Dr. Amol Kolhe of Nationalist Congress Party is the current member of parliament (MP) from Shirur (Lok Sabha constituency)

Mrs. Tulsi Sachin Bhor of Nationalist Congress Party is local representative of Kalamb - Chandoli BK (Zilha Parishad Pune)
Mr. Sachin Bhor Patil of Nationalist Congress Party is a youth Leader for Shirur (Lok Sabha constituency).

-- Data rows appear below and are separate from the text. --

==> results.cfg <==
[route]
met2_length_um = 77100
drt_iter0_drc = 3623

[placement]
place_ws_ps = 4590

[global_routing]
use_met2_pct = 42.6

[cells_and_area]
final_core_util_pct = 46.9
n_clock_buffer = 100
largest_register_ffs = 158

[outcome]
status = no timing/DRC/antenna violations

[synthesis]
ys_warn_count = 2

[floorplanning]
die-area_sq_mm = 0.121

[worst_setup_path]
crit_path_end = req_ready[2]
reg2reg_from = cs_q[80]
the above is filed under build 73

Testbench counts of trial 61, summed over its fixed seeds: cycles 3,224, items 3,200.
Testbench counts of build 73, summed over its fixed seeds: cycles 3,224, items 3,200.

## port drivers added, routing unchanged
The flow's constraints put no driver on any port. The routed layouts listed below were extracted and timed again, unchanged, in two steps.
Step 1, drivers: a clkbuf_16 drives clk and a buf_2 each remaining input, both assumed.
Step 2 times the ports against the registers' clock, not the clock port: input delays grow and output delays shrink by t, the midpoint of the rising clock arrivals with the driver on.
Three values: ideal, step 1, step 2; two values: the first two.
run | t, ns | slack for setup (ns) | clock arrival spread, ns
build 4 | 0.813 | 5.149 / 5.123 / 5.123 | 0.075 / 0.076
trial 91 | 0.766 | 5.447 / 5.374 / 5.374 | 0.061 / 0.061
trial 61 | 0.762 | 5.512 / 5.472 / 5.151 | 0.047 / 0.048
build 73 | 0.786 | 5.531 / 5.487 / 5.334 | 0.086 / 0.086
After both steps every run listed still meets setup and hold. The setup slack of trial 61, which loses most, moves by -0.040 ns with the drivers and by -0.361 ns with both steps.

Shri. Balasaheb G. Shekhar, IPS is a resident of Chas, is currently responsible as DIG Nashik. Mr. Shekhar was the additional CP (crime), Navi Mumbai.

COVID-19 pandemic in Chas

Many local migrants who traveled from Pune and Mumbai were quarantined at Sant Dnyaneshwar Vidyalaya. Strict lock-down was imposed in Chas as per the directives from the Government of Maharashtra

Chas during lockdown:

Transportation
Chas is well connected by public and private transport from Ghodegaon, Manchar  and Kalamb. Chas is just 9 km (5.6 mi) east of Pune - Nashik National Highway 60 (India). Proposed Rail link between Pune – Nashik will help the future connectivity. Pune Airport at Lohegaon is the nearest International and Domestic Airport.

Nearby Attractions
 Bhimashankar Temple, 
 Bhimashankar Wildlife Sanctuary, 
 Vigneshwara Temple, Ozar, 
 Lenyadri, 
 Girawali Observatory, 
 Shivneri, 
 Giant Metrewave Radio Telescope Khodad, 
 Narayangad,
 Government College Of Engineering And Research, Avasari Khurd.